Determine the only possible isotope (E) for which the following conditions are met: \(\bullet\)The mass number of \(\mathrm{E}\) is 2.50 times its atomic number. \(\bullet\)The atomic number of \(\mathrm{E}\) is equal to the mass number of another isotope (Y). In turn, isotope Y has a neutron number that is 1.33 times the atomic number of \(Y\) and equal to the neutron number of selenium- 82 .

Germanium has three major naturally occurring isotopes: \(^{70}\) Ge \((69.92425 \mathrm{u}, 20.85 \%),^{72} \mathrm{Ge}(71.92208 \mathrm{u},\) \(27.54 \%),^{74} \mathrm{Ge}(73.92118 \mathrm{u}, 36.29 \%) .\) There are also two minor isotopes: \(^{73}\) Ge \(\left(72.92346 \text { u) and }^{76} \mathrm{Ge}\right.\) (75.92140 u). Calculate the percent natural abundances of the two minor isotopes. Comment on the precision of these calculations.

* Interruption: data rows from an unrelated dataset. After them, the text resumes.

==> src/rtl/fb_scan_if.sv <==
// IM read port plus display-side pixel stream of the scan-out engine.
interface fb_scan_if;
  logic [fb_scan_pkg::FB_AW-1:0] im_a;
  logic                          im_rd;
  logic [fb_scan_pkg::FB_DW-1:0] im_q;
  logic                          pix_valid;
  logic                          pix_ready;
  fb_scan_pkg::rgb_t             pix_data;
  logic                          pix_sol;
  logic                          pix_eol;
  logic                          pix_eof;

  modport master (
    output im_a, im_rd, pix_valid, pix_data, pix_sol, pix_eol, pix_eof,
    input  im_q, pix_ready
  );

  modport slave (
    input  im_a, im_rd, pix_valid, pix_data, pix_sol, pix_eol, pix_eof,
    output im_q, pix_ready
  );
endinterface

==> src/rtl/fb_scan_px_fifo.sv <==
// Two-entry synchronous pixel FIFO with synchronous flush.
module px_fifo #(
  parameter int unsigned DW = 24
) (
  input  logic          clk,
  input  logic          flush,
  input  logic          push,
  input  logic          pop,
  input  logic [DW-1:0] din,
  output logic [DW-1:0] dout,
  output logic          empty,
  output logic          full,
  output logic [1:0]    count
);
  logic [DW-1:0] mem [2];
  logic          wr_ptr;
  logic          rd_ptr;
  logic          do_push;
  logic          do_pop;

  assign do_pop  = pop && (count != 2'd0);
  assign do_push = push && ((count != 2'd2) || do_pop);

  always_ff @(posedge clk) begin
    if (flush) begin
      mem[0] <= '0;
      mem[1] <= '0;
      wr_ptr <= 1'b0;
      rd_ptr <= 1'b0;
      count  <= 2'd0;
    end else begin
      if (do_push) begin
        mem[wr_ptr] <= din;
        wr_ptr      <= ~wr_ptr;
      end
      if (do_pop) rd_ptr <= ~rd_ptr;
      count <= count + 2'(do_push) - 2'(do_pop);
    end
  end

  assign dout  = mem[rd_ptr];
  assign empty = (count == 2'd0);
  assign full  = (count == 2'd2);
endmodule

==> src/rtl/fb_scan.sv <==
// Frame-buffer scan-out: walks a LINE x LINES frame from fb_base and streams
// tagged RGB pixels over valid/ready, reading IM with one-cycle latency.
module fb_scan import fb_scan_pkg::*; #(
  parameter int unsigned LINE_LOG2  = FB_LINE_LOG2,
  parameter int unsigned LINES_LOG2 = FB_LINES_LOG2
) (
  input  logic             clk,
  input  logic             reset,
  input  logic             start,
  input  logic             abort,
  input  logic [FB_AW-1:0] fb_base,
  fb_scan_if.master        bus,
  output logic             busy,
  output logic             done
);
  localparam int unsigned AW = FB_AW;
  localparam int unsigned DW = FB_DW;
  localparam int unsigned PW = LINE_LOG2 + LINES_LOG2;

  state_e                state;
  state_e                state_next;
  logic                  done_next;
  logic [AW-1:0]         base_r;
  logic [LINE_LOG2-1:0]  ix;
  logic [LINE_LOG2-1:0]  ox;
  logic [LINES_LOG2-1:0] iy;
  logic [LINES_LOG2-1:0] oy;
  logic                  inflight;
  logic                  issue;
  logic                  pop;
  logic                  flush;
  logic                  fifo_empty;
  logic                  fifo_full_unused;
  logic [1:0]            fifo_count;
  logic [2:0]            occ_after;
  logic [DW-1:0]         fifo_head;

  assign flush = reset | abort;
  assign pop   = bus.pix_valid & bus.pix_ready;

  // Only issue when the returning word is sure to find a free slot.
  assign occ_after = 3'(fifo_count) + 3'(inflight) - 3'(pop);
  assign issue     = (state == ST_FETCH) && !flush && (occ_after < 3'd2);

  px_fifo #(.DW(DW)) u_fifo (
    .clk   (clk),
    .flush (flush),
    .push  (inflight),
    .pop   (pop),
    .din   (bus.im_q),
    .dout  (fifo_head),
    .empty (fifo_empty),
    .full  (fifo_full_unused),
    .count (fifo_count)
  );

  assign bus.im_rd     = issue;
  assign bus.im_a      = base_r + AW'({iy, ix});
  assign bus.pix_valid = !fifo_empty;
  assign bus.pix_data  = rgb_t'(fifo_head);
  assign bus.pix_sol   = !fifo_empty && (ox == '0);
  assign bus.pix_eol   = !fifo_empty && (&ox);
  assign bus.pix_eof   = !fifo_empty && (&ox) && (&oy);
  assign busy          = (state != ST_IDLE);

  // State register and done pulse.
  always_ff @(posedge clk) begin
    if (reset) begin
      state <= ST_IDLE;
      done  <= 1'b0;
    end else begin
      state <= state_next;
      done  <= done_next;
    end
  end

  // Leave DRAIN on the edge that retires the last pixel so done lands in IDLE.
  always_comb begin
    state_next = state;
    done_next  = 1'b0;
    case (state)
      ST_IDLE:  if (start) state_next = ST_FETCH;
      ST_FETCH: if (issue && (&{iy, ix})) state_next = ST_DRAIN;
      ST_DRAIN: begin
        if (!inflight && (fifo_empty || ((fifo_count == 2'd1) && pop))) begin
          state_next = ST_IDLE;
          done_next  = 1'b1;
        end
      end
      default:  state_next = ST_IDLE;
    endcase
    if (abort) begin
      state_next = ST_IDLE;
      done_next  = 1'b0;
    end
  end

  // Issue/output counters, base latch and in-flight flag.
  always_ff @(posedge clk) begin
    if (reset) begin
      base_r   <= '0;
      ix       <= '0;
      iy       <= '0;
      ox       <= '0;
      oy       <= '0;
      inflight <= 1'b0;
    end else if (abort) begin
      ix       <= '0;
      iy       <= '0;
      ox       <= '0;
      oy       <= '0;
      inflight <= 1'b0;
    end else begin
      inflight <= issue;
      if ((state == ST_IDLE) && start) begin
        base_r <= fb_base;
        ix     <= '0;
        iy     <= '0;
        ox     <= '0;
        oy     <= '0;
      end
      if (issue) {iy, ix} <= PW'({iy, ix} + PW'(1));
      if (pop)   {oy, ox} <= PW'({oy, ox} + PW'(1));
    end
  end
endmodule

==> src/flat_wrapper.sv <==
// flat-port wrapper written by rule: the top's interface ports become plain ports
module fb_scan_flat import fb_scan_pkg::*;
#(
  parameter int unsigned LINE_LOG2  = FB_LINE_LOG2,
  parameter int unsigned LINES_LOG2 = FB_LINES_LOG2
)
  (clk, reset, start, abort, fb_base, busy, done, bus_im_a, bus_im_rd, bus_pix_valid, bus_pix_data, bus_pix_sol, bus_pix_eol, bus_pix_eof, bus_im_q, bus_pix_ready);
  fb_scan_if bus_i ();
  input  logic clk;
  input  logic reset;
  input  logic start;
  input  logic abort;
  input  logic [FB_AW-1:0] fb_base;
  output logic busy;
  output logic done;
  output wire logic [$bits(bus_i.im_a)-1:0] bus_im_a;
  output wire logic [$bits(bus_i.im_rd)-1:0] bus_im_rd;
  output wire logic [$bits(bus_i.pix_valid)-1:0] bus_pix_valid;
  output wire logic [$bits(bus_i.pix_data)-1:0] bus_pix_data;
  output wire logic [$bits(bus_i.pix_sol)-1:0] bus_pix_sol;
  output wire logic [$bits(bus_i.pix_eol)-1:0] bus_pix_eol;
  output wire logic [$bits(bus_i.pix_eof)-1:0] bus_pix_eof;
  input wire logic [$bits(bus_i.im_q)-1:0] bus_im_q;
  input wire logic [$bits(bus_i.pix_ready)-1:0] bus_pix_ready;
  assign bus_im_a = bus_i.im_a;
  assign bus_im_rd = bus_i.im_rd;
  assign bus_pix_valid = bus_i.pix_valid;
  assign bus_pix_data = bus_i.pix_data;
  assign bus_pix_sol = bus_i.pix_sol;
  assign bus_pix_eol = bus_i.pix_eol;
  assign bus_pix_eof = bus_i.pix_eof;
  assign bus_i.im_q = bus_im_q;
  assign bus_i.pix_ready = bus_pix_ready;
  fb_scan #(.LINE_LOG2(LINE_LOG2), .LINES_LOG2(LINES_LOG2)) u_core (.clk(clk), .reset(reset), .start(start), .abort(abort), .fb_base(fb_base), .bus(bus_i), .busy(busy), .done(done));
endmodule
==> config.mk <==
export PLATFORM = sky130hd
export DESIGN_NAME = fb_scan_flat
export DESIGN_NICKNAME = d
export VERILOG_FILES = /design/src/rtl/fb_scan_pkg.sv /design/src/rtl/fb_scan_if.sv /design/src/rtl/fb_scan_px_fifo.sv /design/src/rtl/fb_scan.sv /design/src/flat_wrapper.sv
export SDC_FILE = /design/constraint.sdc
export NUM_CORES = 1
export LEC_CHECK = 0
export ABC_AREA = 1
export BUFFER_PORTS_ARGS = -buffer_cell sky130_fd_sc_hd__buf_2
export CORE_MARGIN = 3
export CORE_UTILIZATION = 43
export DETAILED_ROUTE_END_ITERATION = 12
export MAX_ROUTING_LAYER = met4
export PLACE_DENSITY_LB_ADDON = 0.1
export SYNTH_ARGS = -nofsm -noshare
export SYNTH_HDL_FRONTEND = slang
export SYNTH_SLANG_ARGS = --single-unit
==> constraint.sdc <==
create_clock -name clk -period 5.05 [get_ports clk]
set_input_delay 1.2625 -clock clk [delete_from_list [all_inputs] [get_ports clk]]
set_output_delay 1.2625 -clock clk [all_outputs]
set_load 0.01 [all_outputs]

From the densities of the lines in the mass spectrum of krypton gas, the following observations were made: \bullet Somewhat more than \(50 \%\) of the atoms were krypton-84. \(\bullet\) The numbers of krypton- 82 and krypton- 83 atoms were essentially equal. \(\bullet\) The number of krypton-86 atoms was 1.50 times as great as the number of krypton- 82 atoms. \(\bullet\) The number of krypton-80 atoms was \(19.6 \%\) of the number of krypton- 82 atoms. \(\bullet\) The number of krypton- 78 atoms was \(3.0 \%\) of the number of krypton- 82 atoms. The masses of the isotopes are \(^{78} \mathrm{Kr}, 77.9204 \mathrm{u} \quad^{80} \mathrm{Kr}, 79.9164 \mathrm{u} \quad^{82} \mathrm{Kr}, 81.9135 \mathrm{u}\) \(^{83} \mathrm{Kr}, 82.9141 \mathrm{u} \quad^{84} \mathrm{Kr}, 83.9115 \mathrm{u} \quad^{86} \mathrm{Kr}, 85.9106 \mathrm{u}\) The weighted-average atomic mass of \(\mathrm{Kr}\) is \(83.80 .\) Use these data to calculate the percent natural abundances of the krypton isotopes.

How many atoms are present in a \(1.00 \mathrm{m}\) length of 20-gauge copper wire? A 20-gauge wire has a diameter of 0.03196 in., and the density of copper is \(8.92 \mathrm{g} / \mathrm{cm}^{3}\)

Monel metal is a corrosion-resistant copper-nickel alloy used in the electronics industry. A particular alloy with a density of \(8.80 \mathrm{g} / \mathrm{cm}^{3}\) and containing \(0.022 \%\) Si by mass is used to make a rectangular plate \(15.0 \mathrm{cm}\) long, \(12.5 \mathrm{cm}\) wide, \(3.00 \mathrm{mm}\) thick, and has a \(2.50 \mathrm{cm}\) diameter hole drilled through its center. How many silicon- 30 atoms are found in this plate? The mass of a silicon- 30 atom is \(29.97376 \mathrm{u}\) and the percent natural abundance of silicon- 30 is 3.10\%.